眼底荧光血管造影原理是利用能发荧光的物质,如荧光素钠,将其快速注入静脉内,用蓝色光照射,使眼内的荧光素被激发出荧光,眼内充盈的荧光血管及荧光泄漏显影,再用高速敏感的照相机进行拍摄、录像或数字摄影。

1.方法:5%荧光素钠5~10ml;10%荧光素钠3~5ml;20%荧光素钠3~5ml,静脉推注。

2.过程:静脉注射一分钟内荧光素即散布至全身组织,正常视网膜与中央神经系统有生理屏障,荧光素不至于渗漏于组织中,其余组织血管均可渗漏荧光素而使组织染色。24小时内经肝、肾排出,2天内尿液呈黄色。

3.副作用:制剂纯净,一般患者可耐受,不发生毒性反应。文献报道有恶心、呕吐、胃痛及荨麻疹。

4.注意事项

(1)告知患者将会出现的身体皮肤变化,并告知可以消退,以减少顾虑。

(2)推药过程中观察患者有无异样反应,如有反应需及时停止推注。

(3)检查完毕后嘱患者适当多饮水,以加速荧光物质的排出。

(4)尿液呈黄色,此期作尿糖检测可出现假阳性,应引起注意。

第十节眼科常用护理

技术操作护理一、滴眼药水

1.目的:用于检查、诊断、防治眼部疾病。

2.用物:治疗盘内放眼药水、75%酒精棉球、消毒棉签、污物袋。

3.步骤

(1)滴眼药前先洗手,以防交叉感染。

(2)滴眼药时严格查对病人姓名,眼别,药物名称、浓度及用药时间。

(3)病人取仰卧位或坐位,头略后仰,用棉签轻压下眼睑嘱病人向上看,将药液滴入穹隆部结膜囊内1~2滴,嘱病人闭眼1~2分钟即可。

(4)滴眼时药瓶口需距眼2cm。

(5)滴毒性药水时,需用棉签压迫泪囊部2~3分钟,以免药液进入泪囊被吸入而中毒。

(6)滴完一个病人后应用75%酒精棉球擦手后再行下一步治疗。

4.注意事项

(1)滴眼药前应向患者说明不必紧张或用力闭眼。

(2)滴眼药时应核对药物名称及眼别。

(3)沉淀性药物(泼尼松龙等)摇匀后再滴。

(4)药液不可直接滴在角膜上。

(5)先用一般药物,后用剧毒药物,先滴健眼,后滴患眼。

(6)传染性眼病病人的眼药应隔离、专用。

(7)眼药水宜保存在4~8℃的冰箱内。

二、涂眼药膏

1.目的:同眼药水,药物停留眼内组织时间长,且药效持久。可用于术后或眼部受伤,需眼部包扎者。

2.用物:眼药膏、眼用玻璃棒、消毒棉签、污物袋。

3.步骤

(1)涂前先洗手,以免交叉感染。

(2)上药时应仔细核对病人姓名、眼别,药物名称、浓度及用药时间。

(3)病人仰卧或坐位,用消毒玻璃棒的一端蘸软膏少许,手持棉棍轻轻将下眼睑向下牵引,另一手持玻璃棒与睑裂平行,把药膏放入下穹隆内,嘱病人闭合眼睑缓缓平行抽出玻璃棒。

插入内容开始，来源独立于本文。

Context: an optimization exercise on an open-source flow, tuned for small area, a short achievable clock period and few clock cycles per item. The choices shown serve that exercise and are no tape-out recipe.
Where RTL was checked, it was by simulation tests only, not by an equivalence proof against the original.
No functional check of the RTL was part of runs 1 and 2.

==> flow/design.v <==
module cifrari_add32 (
    input  wire [31:0] a,
    input  wire [31:0] b,
    input  wire        ci,
    output wire [31:0] s
);
    wire [31:0] p = a ^ b;
    wire [31:0] g0 = a & b;
    wire [31:0] gl [0:5];
    wire [31:0] pl [0:5];
    assign gl[0] = {g0[31:1], g0[0] | (p[0] & ci)};
    assign pl[0] = p;
    genvar k, i;
    generate
        for (k = 0; k < 5; k = k + 1) begin : lvl
            for (i = 0; i < 32; i = i + 1) begin : bit_
                if ((i >> k) & 1) begin : comb
                    localparam integer J = ((i >> k) << k) - 1;
                    assign gl[k+1][i] = gl[k][i] | (pl[k][i] & gl[k][J]);
                    assign pl[k+1][i] = pl[k][i] & pl[k][J];
                end else begin : pass
                    assign gl[k+1][i] = gl[k][i];
                    assign pl[k+1][i] = pl[k][i];
                end
            end
        end
    endgenerate
    assign s = p ^ {gl[5][30:0], ci};
endmodule
module cifrari_perm (
    input  wire         clk,
    input  wire         rst,
    input  wire         in_valid,
    output wire         in_ready,
    input  wire [511:0] in_block,
    output wire         out_valid,
    output wire [511:0] out_block
);
    function automatic [31:0] rotl11(input [31:0] v); rotl11 = {v[20:0], v[31:21]}; endfunction
    function automatic [31:0] rotl17(input [31:0] v); rotl17 = {v[14:0], v[31:15]}; endfunction
    function automatic [31:0] rotl13(input [31:0] v); rotl13 = {v[18:0], v[31:19]}; endfunction
    function automatic [31:0] rotl7 (input [31:0] v); rotl7  = {v[24:0], v[31:25]}; endfunction
    reg  [511:0] r1;           
    reg  [511:0] r2;           
    reg  [511:0] r3;           
    reg          busy1, busy2, busy3, done1;
    reg          rdy;          
    reg  [5:0]   cnt1, cnt2, cnt3;   
    wire [511:0] s1, s2, s3;   
    wire [511:0] p3;           
    genvar g, r, j;
    generate
        for (g = 0; g < 4; g = g + 1) begin : mix
            wire [31:0] a  = r1[32*(g     ) +: 32];
            wire [31:0] b  = r1[32*(g +  4) +: 32];
            wire [31:0] c  = r1[32*(g +  8) +: 32];
            wire [31:0] d  = r1[32*(g + 12) +: 32];
            wire [31:0] a1, a2, b1;
            cifrari_add32 u_a1 (.a(a), .b(b), .ci(1'b0), .s(a1));
            wire [31:0] c1 = rotl11(c);
            wire [31:0] d1 = d ^ a1;
            wire [31:0] nc = ~c1;
            wire [31:0] cs = a ^ b ^ nc;
            wire [31:0] cc = (a & b) | (a & nc) | (b & nc);
            cifrari_add32 u_a2 (.a(cs), .b({cc[30:0], 1'b0}), .ci(1'b1), .s(a2));
            cifrari_add32 u_b1 (.a(b), .b(~c), .ci(1'b1), .s(b1));
            assign s1[32*(g     ) +: 32] = rotl13(a2);
            assign s1[32*(g +  4) +: 32] = rotl17(b1);
            assign s1[32*(g +  8) +: 32] = c1 ^ d1;
            assign s1[32*(g + 12) +: 32] = d1;
            wire [31:0] xa = r2[32*(g     ) +: 32];
            wire [31:0] xb = r2[32*(g +  4) +: 32];
            wire [31:0] xc = r2[32*(g +  8) +: 32];
            wire [31:0] xd = r2[32*(g + 12) +: 32];
            wire [31:0] d2, c3;
            cifrari_add32 u_d2 (.a(xd), .b(xb), .ci(1'b0), .s(d2));
            cifrari_add32 u_c3 (.a(xc), .b(xa), .ci(1'b0), .s(c3));
            assign s2[32*(g     ) +: 32] = xa;
            assign s2[32*(g +  4) +: 32] = xb ^ d2;
            assign s2[32*(g +  8) +: 32] = c3;
            assign s2[32*(g + 12) +: 32] = d2;
            wire [31:0] ya = r3[32*(g     ) +: 32];
            wire [31:0] yb = r3[32*(g +  4) +: 32];
            wire [31:0] yc = r3[32*(g +  8) +: 32];
            wire [31:0] yd = r3[32*(g + 12) +: 32];
            wire [31:0] d3, b4, c4;
            cifrari_add32 u_d3 (.a(yd), .b(~yc), .ci(1'b1), .s(d3));
            cifrari_add32 u_b4 (.a(yb), .b(yc), .ci(1'b0), .s(b4));
            cifrari_add32 u_c4 (.a(~yb), .b(32'd0), .ci(1'b1), .s(c4));
            assign s3[32*(g     ) +: 32] = ya ^ d3;
            assign s3[32*(g +  4) +: 32] = b4;
            assign s3[32*(g +  8) +: 32] = c4;
            assign s3[32*(g + 12) +: 32] = rotl7(d3);
        end
        for (r = 0; r < 4; r = r + 1) begin : prow
            for (j = 0; j < 4; j = j + 1) begin : pcol
                assign p3[32*(4*r + j) +: 32] = s3[32*(4*r + ((r - j + 4) % 4)) +: 32];
            end
        end
    endgenerate
    wire free3 = !busy3;
    always @(posedge clk) begin
        r2 <= s1;
        r3 <= s2;
        r1 <= free3 ? in_block : p3;
    end
    always @(posedge clk) begin
        if (rst) begin
            busy1 <= 1'b0;
            busy2 <= 1'b0;
            rdy   <= 1'b1;
            busy3 <= 1'b0;
            done1 <= 1'b0;
        end else begin
            busy2 <= busy1 && !done1;
            busy3 <= busy2;
            rdy   <= !busy2;
            busy1 <= free3 ? in_valid : busy3;
            done1 <= busy3 && (cnt3 == 6'd39);
        end
    end
    always @(posedge clk) begin
        cnt2 <= cnt1;
        cnt3 <= cnt2;
        cnt1 <= free3 ? 6'd0 : cnt3 + 6'd1;
    end
    assign in_ready  = rdy;
    assign out_valid = done1;
    assign out_block = r1;
endmodule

(4)涂完眼药膏后可嘱患者眼球在眼睑内闭眼稍转动,但手术眼除外。

(5)如双眼用眼膏可用玻璃棒的两端分别用于双眼。

(6)如同时使用水剂和膏药,先滴眼药水,后涂眼膏,两者间隔5~10分钟。

4.注意事项

(1)涂眼药膏时注意勿将睫毛同时粘入眼内,以免刺激角膜。

(2)如用散瞳药膏,注意洗手后再做下一步治疗,以免引起不良后果。

三、剪眼毛

1.目的:避免手术时睫毛落入伤口内,造成污染及阻碍术者视线。

2.用物:弯盘、方纱、棉签、弯剪刀、消炎眼药膏、消炎眼药水。

3.步骤

(1)遵医嘱看好眼别,术前剪掉病人术眼的上、下睫毛(急症除外)。选择光线充足的地方为患者操作,操作前要先将眼内油膏及分泌物擦拭干净。

(2)备好用物到病人床边,向病人解释,解除病人顾虑,取得配合。

(3)在剪刀正面涂上一层消炎眼膏,以便使剪下的睫毛粘附其上,不落入病人眼中,由外眦开始剪。

(4)剪上眼睑睫毛时嘱病人向下看,用手指压住上睑皮肤稍向上拉,使睫毛直立,以便操作,剪下睑睫毛时反之。

(5)剪下的睫毛粘附于剪刀上,可用一涂上眼膏的棉签将其拭去,并及时在剪刀上补充油膏以便继续操作。

4.注意事项

(1)操作时动作要轻,以免剪破皮肤影响手术。

(2)操作后注意检查有无未剪的睫毛及结膜囊是否冲净。

(3)嘱病人轻闭眼,以免睫毛根部刺激眼睑引起不适。

(4)一个病人用一把剪刀,以免交叉感染。

(5)清理用物,将用弃的物品分类放置,剪刀用干棉签将油膏擦净后,用碘酒、酒精消毒后,放于70%酒精中浸泡30分钟。

四、结膜囊冲洗术

1.目的

(1)冲洗结膜囊内异物及分泌物,有清洁及杀菌作用。

(2)眼部化学物质烧伤时冲洗及中和化学物质。

(3)眼部手术前清洁消毒。

2.用物:洗眼壶、受水器、消毒棉球、棉签、冲洗液(09%生理盐水或3%硼酸溶液等)、油布及治疗巾、抗生素眼药水。

3.步骤

(1)一般选用09%的生理盐水作为冲洗液,溶液的无菌有效期为24小时。

(2)嘱病人仰卧床上,头略偏向冲洗眼,易于让冲洗液从内眦流到外眦,再流到弯盘中,使掉入眼内的睫毛及分泌物易于被冲出。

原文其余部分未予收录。